Microsoft 365 风险管理概述
Microsoft 365 风险管理计划一个独立计划,与企业风险管理 (ERM) 计划及其风险管理政策保持一致。 这使得采用一致和比较的方法跨业务部门和工程团队进行风险管理成为可能。 ERM 计划协调会优先考虑并指导 Microsoft 365 的风险管理活动,这些活动最终会汇总到 ERM 风险管理流程中。
Microsoft 365 Trust 负责支持与策略合规性和安全要求以及风险管理相关的保证操作。 Microsoft 365 Trust 致力于识别出现的新风险并监控已知风险和风险响应。 跟踪风险应对的成败,以对风险可能性和影响进行分析并提供相关信息。 作为风险管理的一部分,Microsoft 365 信任分析作为 Microsoft 365 控件框架一部分实现的控制的设计和操作效果。 来自 Microsoft 365 服务团队的反馈和来自 Microsoft 365 环境的持续监控数据为风险管理流程提供信息。

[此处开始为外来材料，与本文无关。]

**config.mk**
```make
export PLATFORM = sky130hd
export DESIGN_NAME = axil_bus_monitor
export DESIGN_NICKNAME = d
export VERILOG_FILES = /design/src/rtl/axil_mon_pkg.sv /design/src/rtl/axil_channel_watch.sv /design/src/rtl/axil_txn_counter.sv /design/src/rtl/axil_resp_timer.sv /design/src/rtl/axil_mon_ctrl.sv /design/src/rtl/axil_bus_monitor.sv
export SDC_FILE = /design/constraint.sdc
export NUM_CORES = 1
export LEC_CHECK = 0
export BUFFER_PORTS_ARGS = -buffer_cell sky130_fd_sc_hd__buf_4
export CAP_MARGIN = 25
export CORE_MARGIN = 2
export CORE_UTILIZATION = 57
export CTS_CLUSTER_SIZE = 20
export DETAILED_ROUTE_END_ITERATION = 16
export PLACE_DENSITY = 0.84
export SYNTH_ARGS = -nofsm -noshare
export SYNTH_HDL_FRONTEND = slang
export SYNTH_SLANG_ARGS = --single-unit
```
**constraint.sdc**
```tcl
create_clock -name i_clk -period 10.23 [get_ports i_clk]
set_clock_uncertainty 0.05 [all_clocks]
set_input_delay 2.046 -clock i_clk [delete_from_list [all_inputs] [get_ports i_clk]]
set_output_delay 2.046 -clock i_clk [all_outputs]
set_load 0.03 [all_outputs]
```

Microsoft 365 风险管理活动分为四个阶段:标识、评估、响应以及监控和报告。 Microsoft 365 中的风险管理是一个持续的迭代流程,包含来自风险所有者、关键服务和关键业务领域的反馈,以及对审核结果和控件实施的分析。 与风险所有者的定期风险审查会议使 Microsoft 365 Trust 能够根据需要更新和管理行动计划。 风险评估结果通过 Microsoft 365 管理进行审查和验证,并纳入 ERM 为 Microsoft 董事会提供的风险评估报告。